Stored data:
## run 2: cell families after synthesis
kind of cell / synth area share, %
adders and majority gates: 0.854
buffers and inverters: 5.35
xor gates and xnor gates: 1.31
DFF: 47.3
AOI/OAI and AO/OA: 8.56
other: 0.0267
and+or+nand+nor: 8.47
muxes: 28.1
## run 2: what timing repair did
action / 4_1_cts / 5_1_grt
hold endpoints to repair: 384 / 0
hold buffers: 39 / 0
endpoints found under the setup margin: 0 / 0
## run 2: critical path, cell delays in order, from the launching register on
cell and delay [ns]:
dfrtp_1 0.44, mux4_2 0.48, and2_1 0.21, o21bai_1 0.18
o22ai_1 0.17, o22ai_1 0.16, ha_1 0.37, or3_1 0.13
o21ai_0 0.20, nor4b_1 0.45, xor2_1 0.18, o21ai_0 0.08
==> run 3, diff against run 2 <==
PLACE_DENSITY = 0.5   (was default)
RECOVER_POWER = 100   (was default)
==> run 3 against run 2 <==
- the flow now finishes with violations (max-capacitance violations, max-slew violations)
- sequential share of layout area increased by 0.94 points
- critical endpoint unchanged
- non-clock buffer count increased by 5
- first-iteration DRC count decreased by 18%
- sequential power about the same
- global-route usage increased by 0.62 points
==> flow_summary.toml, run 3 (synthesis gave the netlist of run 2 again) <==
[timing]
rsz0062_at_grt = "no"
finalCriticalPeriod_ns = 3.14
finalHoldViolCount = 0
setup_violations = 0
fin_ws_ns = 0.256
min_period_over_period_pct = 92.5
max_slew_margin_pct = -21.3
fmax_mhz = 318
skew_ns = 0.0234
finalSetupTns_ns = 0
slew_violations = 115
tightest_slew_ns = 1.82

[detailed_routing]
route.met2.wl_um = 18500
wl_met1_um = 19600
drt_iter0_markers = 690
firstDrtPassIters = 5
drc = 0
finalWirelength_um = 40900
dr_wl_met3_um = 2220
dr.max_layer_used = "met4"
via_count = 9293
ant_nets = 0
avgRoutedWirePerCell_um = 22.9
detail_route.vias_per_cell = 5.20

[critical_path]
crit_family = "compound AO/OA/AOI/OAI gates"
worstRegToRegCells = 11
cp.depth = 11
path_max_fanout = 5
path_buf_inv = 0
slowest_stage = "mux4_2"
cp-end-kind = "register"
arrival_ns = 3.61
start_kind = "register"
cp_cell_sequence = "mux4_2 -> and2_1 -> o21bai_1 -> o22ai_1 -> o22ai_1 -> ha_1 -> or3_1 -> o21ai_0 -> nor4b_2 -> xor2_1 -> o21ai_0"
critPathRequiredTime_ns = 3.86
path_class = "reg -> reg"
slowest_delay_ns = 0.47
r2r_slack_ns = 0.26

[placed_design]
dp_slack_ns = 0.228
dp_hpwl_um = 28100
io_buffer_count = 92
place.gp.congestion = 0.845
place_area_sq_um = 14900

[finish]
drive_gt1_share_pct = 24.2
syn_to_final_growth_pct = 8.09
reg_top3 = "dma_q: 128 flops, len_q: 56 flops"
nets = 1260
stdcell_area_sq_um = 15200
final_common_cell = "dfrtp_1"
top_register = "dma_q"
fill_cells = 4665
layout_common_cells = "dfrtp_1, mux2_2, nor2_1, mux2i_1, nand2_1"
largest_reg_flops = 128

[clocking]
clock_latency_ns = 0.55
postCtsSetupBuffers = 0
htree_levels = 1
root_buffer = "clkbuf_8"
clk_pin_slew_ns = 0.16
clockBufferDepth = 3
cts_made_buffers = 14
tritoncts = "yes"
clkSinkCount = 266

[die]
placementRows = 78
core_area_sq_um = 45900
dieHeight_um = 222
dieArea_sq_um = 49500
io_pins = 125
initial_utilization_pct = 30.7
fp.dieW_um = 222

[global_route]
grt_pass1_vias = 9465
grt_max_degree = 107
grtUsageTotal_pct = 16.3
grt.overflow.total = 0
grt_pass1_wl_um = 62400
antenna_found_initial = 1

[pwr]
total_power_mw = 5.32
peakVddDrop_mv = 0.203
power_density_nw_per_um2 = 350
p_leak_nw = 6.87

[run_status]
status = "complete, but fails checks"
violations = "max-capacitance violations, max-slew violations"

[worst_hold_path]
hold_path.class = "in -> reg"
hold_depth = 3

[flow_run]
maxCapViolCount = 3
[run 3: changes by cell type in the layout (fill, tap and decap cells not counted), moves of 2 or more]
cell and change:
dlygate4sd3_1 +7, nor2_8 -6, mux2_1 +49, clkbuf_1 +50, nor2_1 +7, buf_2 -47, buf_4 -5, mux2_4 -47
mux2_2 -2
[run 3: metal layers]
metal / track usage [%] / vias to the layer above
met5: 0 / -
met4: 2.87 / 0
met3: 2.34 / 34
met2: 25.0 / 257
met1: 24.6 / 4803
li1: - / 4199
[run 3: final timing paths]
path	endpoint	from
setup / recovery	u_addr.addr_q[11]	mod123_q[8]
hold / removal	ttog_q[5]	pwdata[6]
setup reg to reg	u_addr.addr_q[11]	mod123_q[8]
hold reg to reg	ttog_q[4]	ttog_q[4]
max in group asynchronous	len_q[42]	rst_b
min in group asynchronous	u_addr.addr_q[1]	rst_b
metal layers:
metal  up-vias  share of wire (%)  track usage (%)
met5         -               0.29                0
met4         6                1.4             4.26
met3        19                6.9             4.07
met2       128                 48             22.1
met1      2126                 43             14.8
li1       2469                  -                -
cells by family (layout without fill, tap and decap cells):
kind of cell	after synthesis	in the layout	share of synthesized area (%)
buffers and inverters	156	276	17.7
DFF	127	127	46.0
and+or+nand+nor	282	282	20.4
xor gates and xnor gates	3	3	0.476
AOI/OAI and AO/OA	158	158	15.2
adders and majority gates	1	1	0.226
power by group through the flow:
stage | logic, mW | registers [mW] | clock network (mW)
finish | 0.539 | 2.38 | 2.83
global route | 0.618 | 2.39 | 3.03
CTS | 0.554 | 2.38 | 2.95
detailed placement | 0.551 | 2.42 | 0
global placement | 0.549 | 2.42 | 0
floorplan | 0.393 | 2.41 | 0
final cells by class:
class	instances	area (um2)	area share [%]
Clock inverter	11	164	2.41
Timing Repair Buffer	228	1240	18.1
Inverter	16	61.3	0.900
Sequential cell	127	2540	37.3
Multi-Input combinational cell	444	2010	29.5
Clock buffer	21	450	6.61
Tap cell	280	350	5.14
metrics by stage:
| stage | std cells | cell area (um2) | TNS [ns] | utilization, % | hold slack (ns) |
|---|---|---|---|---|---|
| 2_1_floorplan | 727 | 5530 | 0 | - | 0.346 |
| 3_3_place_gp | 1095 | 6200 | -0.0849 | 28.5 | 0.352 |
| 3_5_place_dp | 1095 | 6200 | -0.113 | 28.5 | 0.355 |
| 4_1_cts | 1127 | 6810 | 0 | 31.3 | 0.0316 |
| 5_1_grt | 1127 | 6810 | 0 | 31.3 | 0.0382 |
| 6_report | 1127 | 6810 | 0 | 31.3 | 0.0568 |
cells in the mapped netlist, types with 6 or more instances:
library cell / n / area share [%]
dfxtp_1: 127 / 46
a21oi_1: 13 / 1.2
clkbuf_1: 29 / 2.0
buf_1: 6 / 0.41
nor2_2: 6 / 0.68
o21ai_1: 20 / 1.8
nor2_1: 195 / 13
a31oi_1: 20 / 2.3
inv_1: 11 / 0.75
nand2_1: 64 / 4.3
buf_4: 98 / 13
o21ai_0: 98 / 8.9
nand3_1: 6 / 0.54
[config.mk]
export PLATFORM = sky130hd
export DESIGN_NAME = epcs_top
export DESIGN_NICKNAME = d
export VERILOG_FILES = /design/src/rtl/epcs_pkg.sv /design/src/rtl/epcs_top.sv
export SDC_FILE = /design/constraint.sdc
export NUM_CORES = 2
export LEC_CHECK = 0
export BUFFER_PORTS_ARGS = -buffer_cell sky130_fd_sc_hd__buf_2
export CAP_MARGIN = 20
export CORE_MARGIN = 8
export CORE_UTILIZATION = 60
export CTS_BUF_LIST = sky130_fd_sc_hd__clkbuf_8
export DETAILED_ROUTE_END_ITERATION = 8
export PLACE_DENSITY = 0.85
export SYNTH_ARGS = -nofsm -noshare
export SYNTH_HDL_FRONTEND = slang
export SYNTH_SLANG_ARGS = --single-unit
[constraint.sdc]
create_clock -name pclk -period 14.7 [get_ports pclk]
set_clock_uncertainty 0.05 [all_clocks]
set_input_delay 3.675 -clock pclk [delete_from_list [all_inputs] [get_ports pclk]]
set_output_delay 3.675 -clock pclk [all_outputs]
set_load 0.1 [all_outputs]
$ cat src/core/opw_fail_mem.sv
// Record of the bits that failed in the last programming attempt
`timescale 1ns/1ps
`default_nettype none
module opw_fail_mem #(
  parameter int WIDTH = 72
) (
  input  wire logic             clk,
  input  wire logic             rst,
  input  wire logic             wr_en,
  input  wire logic [WIDTH-1:0] wr_data,
  output var  logic [WIDTH-1:0] rd_data
);
  typedef struct packed {
    logic [WIDTH-1:0] bits;
  } opw_mem_type;

  opw_mem_type st;
  opw_mem_type next_st;

  initial begin
    if (WIDTH < 1) $error("opw_fail_mem: WIDTH must be positive");
  end

  always_comb begin
    next_st = st;
    if (wr_en) begin
      next_st.bits = wr_data;
    end
  end

  always_ff @(posedge clk or posedge rst) begin
    if (rst) begin
      st <= '0;
    end else begin
      st <= next_st;
    end
  end

  assign rd_data = st.bits;
endmodule // opw_fail_mem
`default_nettype wire

$ cat src/core/opw_prog_ctrl.sv
// Manual one-word programming control with Avalon-MM register slave
// Behaviour
// - In manual programming mode a one written to start bit 15 launches programming of exactly one word.
// - The start bit clears itself and always reads back as zero.
// - The programmed data are the 64 bits of the two data word registers.
// - Location bits 12:0 choose the word that is programmed.
// - Each location is one 72-bit word of 64 data bits and 8 check bits.
// - Retry select at bit 14 low programs every one bit of the word as if the target were blank.
// - Retry select high programs only the bits that failed in the attempt just before.
// - The device keeps a record of the bits that failed in the previous attempt.
// - Manual programming mode is the mode field value 0x2.
// - A word to program that is all zero skips the sequence and sets the zero-word-skipped flag.
`timescale 1ns/1ps
`default_nettype none
module opw_prog_ctrl #(
  parameter int LOC_W  = 13,
  parameter int DATA_W = 64
) (
  input  wire logic                 CORE_CLK,
  input  wire logic                 RST,
  input  wire logic [31:0]          AVS_ADDRESS,
  input  wire logic                 AVS_READ,
  input  wire logic                 AVS_WRITE,
  input  wire logic [31:0]          AVS_WRITEDATA,
  input  wire logic [3:0]           AVS_BYTEENABLE,
  output var  logic [31:0]          AVS_READDATA,
  output var  logic                 AVS_WAITREQUEST,
  output var  logic [LOC_W-1:0]     ARR_ADDR,
  output var  logic [DATA_W+7:0]    ARR_BITS,
  output var  logic                 ARR_PROG,
  input  wire logic                 ARR_DONE,
  input  wire logic [DATA_W+7:0]    ARR_FAIL
);
  localparam int WORD_W = DATA_W + opw_pkg::CHECK_W;

  typedef struct packed {
    opw_pkg::opw_fsm_type      fsm;
    logic                      ack;
    logic [31:0]               rdata;
    logic [2:0]                mode;
    logic                      retry;
    logic [LOC_W-1:0]          loc;
    logic [31:0]               pword0;
    logic [31:0]               pword1;
    logic                      ready;
    logic                      zero_skip;
    logic                      failed;
    logic [LOC_W-1:0]          arr_addr;
    logic [WORD_W-1:0]         arr_bits;
    logic                      arr_prog;
  } opw_state_type;

  opw_state_type     st;
  opw_state_type     next_st;
  logic [WORD_W-1:0] fail_rec;
  logic              rec_wr;
  logic [WORD_W-1:0] rec_data;

  initial begin
    if (LOC_W != opw_pkg::PCTRL_LOC_W) $error("opw_prog_ctrl: LOC_W must be 13");
    if (DATA_W != opw_pkg::DATA_W) $error("opw_prog_ctrl: DATA_W must be 64");
  end

  // Simple interleaved parity; check bit k covers data bits whose index mod 8 is k
  function automatic logic [opw_pkg::CHECK_W-1:0] check_bits(input logic [DATA_W-1:0] d);
    logic [opw_pkg::CHECK_W-1:0] c;
    c = '0;
    for (int i = 0; i < DATA_W; i++) begin
      c[i % opw_pkg::CHECK_W] = c[i % opw_pkg::CHECK_W] ^ d[i];
    end
    return c;
  endfunction

  // Merge a bus write into a register under the byte enables
  function automatic logic [31:0] merge(input logic [31:0] old, input logic [31:0] wd, input logic [3:0] be);
    logic [31:0] r;
    r = old;
    for (int b = 0; b < 4; b++) begin
      if (be[b]) begin
        r[b*8 +: 8] = wd[b*8 +: 8];
      end
    end
    return r;
  endfunction

  function automatic logic [31:0] pctrl_view(input logic rt, input logic [LOC_W-1:0] lc);
    logic [31:0] r;
    r = '0;
    r[opw_pkg::PCTRL_RETRY_BIT] = rt;
    r[opw_pkg::PCTRL_LOC_LSB +: LOC_W] = lc;
    return r;
  endfunction

  opw_fail_mem #(
    .WIDTH   (WORD_W)
  ) u_fail_mem (
    .clk     (CORE_CLK),
    .rst     (RST),
    .wr_en   (rec_wr),
    .wr_data (rec_data),
    .rd_data (fail_rec)
  );

  always_comb begin
    logic [DATA_W-1:0] data;
    logic [WORD_W-1:0] word;
    logic [WORD_W-1:0] pattern;
    logic [31:0]       pc_new;
    logic              do_wr;
    logic              start;
    data     = '0;
    word     = '0;
    pattern  = '0;
    pc_new   = '0;
    do_wr    = 1'b0;
    start    = 1'b0;
    next_st  = st;
    rec_wr   = 1'b0;
    rec_data = '0;

    // One wait cycle, then a single acknowledged cycle per transfer
    next_st.ack = (AVS_READ || AVS_WRITE) && !st.ack;
    do_wr = st.ack && AVS_WRITE;

    // Read data are captured a cycle early so the answer leaves a flip-flop
    next_st.rdata = '0;
    if (AVS_READ && !st.ack) begin
      unique case (AVS_ADDRESS)
        opw_pkg::ADDR_MODE:   next_st.rdata[opw_pkg::MODE_LSB +: opw_pkg::MODE_W] = st.mode;
        opw_pkg::ADDR_PCTRL:  next_st.rdata = pctrl_view(st.retry, st.loc);
        opw_pkg::ADDR_STAT: begin
          next_st.rdata[opw_pkg::STAT_READY_BIT] = st.ready;
          next_st.rdata[opw_pkg::STAT_FAIL_BIT]  = st.failed;
          next_st.rdata[opw_pkg::STAT_ZERO_BIT]  = st.zero_skip;
        end
        opw_pkg::ADDR_PWORD0: next_st.rdata = st.pword0;
        opw_pkg::ADDR_PWORD1: next_st.rdata = st.pword1;
        default:              next_st.rdata = '0;
      endcase
    end

    if (do_wr) begin
      unique case (AVS_ADDRESS)
        opw_pkg::ADDR_MODE: begin
          if (AVS_BYTEENABLE[0]) begin
            next_st.mode = AVS_WRITEDATA[opw_pkg::MODE_LSB +: opw_pkg::MODE_W];
          end
        end
        opw_pkg::ADDR_PCTRL: begin
          // Only retry and location are stored; start is a pure strobe
          pc_new = merge(pctrl_view(st.retry, st.loc), AVS_WRITEDATA, AVS_BYTEENABLE);
          next_st.retry = pc_new[opw_pkg::PCTRL_RETRY_BIT];
          next_st.loc   = pc_new[opw_pkg::PCTRL_LOC_LSB +: LOC_W];
          // Start is ignored outside manual programming mode or while busy
          start = AVS_BYTEENABLE[1] && AVS_WRITEDATA[opw_pkg::PCTRL_START_BIT]
                  && (st.mode == opw_pkg::MODE_MANUAL_PROG) && (st.fsm == opw_pkg::OPW_IDLE);
        end
        opw_pkg::ADDR_PWORD0: next_st.pword0 = merge(st.pword0, AVS_WRITEDATA, AVS_BYTEENABLE);
        opw_pkg::ADDR_PWORD1: next_st.pword1 = merge(st.pword1, AVS_WRITEDATA, AVS_BYTEENABLE);
        default: begin
        end
      endcase
    end

    data = {st.pword1, st.pword0};
    word = {check_bits(data), data};
    // A retry applies the intended value only where the last attempt failed
    if (next_st.retry) begin
      pattern = word & fail_rec;
    end else begin
      pattern = word;
    end

    unique case (st.fsm)
      opw_pkg::OPW_IDLE: begin
        if (start) begin
          if (pattern == '0) begin
            next_st.zero_skip = 1'b1;
            next_st.ready     = 1'b1;
          end else begin
            next_st.zero_skip = 1'b0;
            next_st.ready     = 1'b0;
            next_st.arr_addr  = next_st.loc;
            next_st.arr_bits  = pattern;
            next_st.arr_prog  = 1'b1;
            next_st.fsm       = opw_pkg::OPW_PROG;
          end
        end
      end
      opw_pkg::OPW_PROG: begin
        if (ARR_DONE) begin
          // Only bits actually attempted can be recorded as failed
          rec_wr           = 1'b1;
          rec_data         = ARR_FAIL & st.arr_bits;
          next_st.failed   = |(ARR_FAIL & st.arr_bits);
          next_st.arr_prog = 1'b0;
          next_st.ready    = 1'b1;
          next_st.fsm      = opw_pkg::OPW_IDLE;
        end
      end
    endcase
  end

  always_ff @(posedge CORE_CLK or posedge RST) begin
    if (RST) begin
      st           <= '0;
      st.fsm       <= opw_pkg::OPW_IDLE;
      st.mode      <= opw_pkg::MODE_RESET;
      st.retry     <= opw_pkg::PCTRL_RESET[opw_pkg::PCTRL_RETRY_BIT];
      st.loc       <= opw_pkg::PCTRL_RESET[opw_pkg::PCTRL_LOC_LSB +: LOC_W];
      st.pword0    <= opw_pkg::PWORD_RESET;
      st.pword1    <= opw_pkg::PWORD_RESET;
      st.ready     <= 1'b1;
    end else begin
      st <= next_st;
    end
  end

  assign AVS_READDATA    = st.rdata;
  assign AVS_WAITREQUEST = !st.ack;
  assign ARR_ADDR        = st.arr_addr;
  assign ARR_BITS        = st.arr_bits;
  assign ARR_PROG        = st.arr_prog;
endmodule // opw_prog_ctrl
`default_nettype wire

What is expected ▸ Among the entries above, which lines include "adders"? List them all.

Task answer ▸
adders and majority gates: 0.854
adders and majority gates	1	1	0.226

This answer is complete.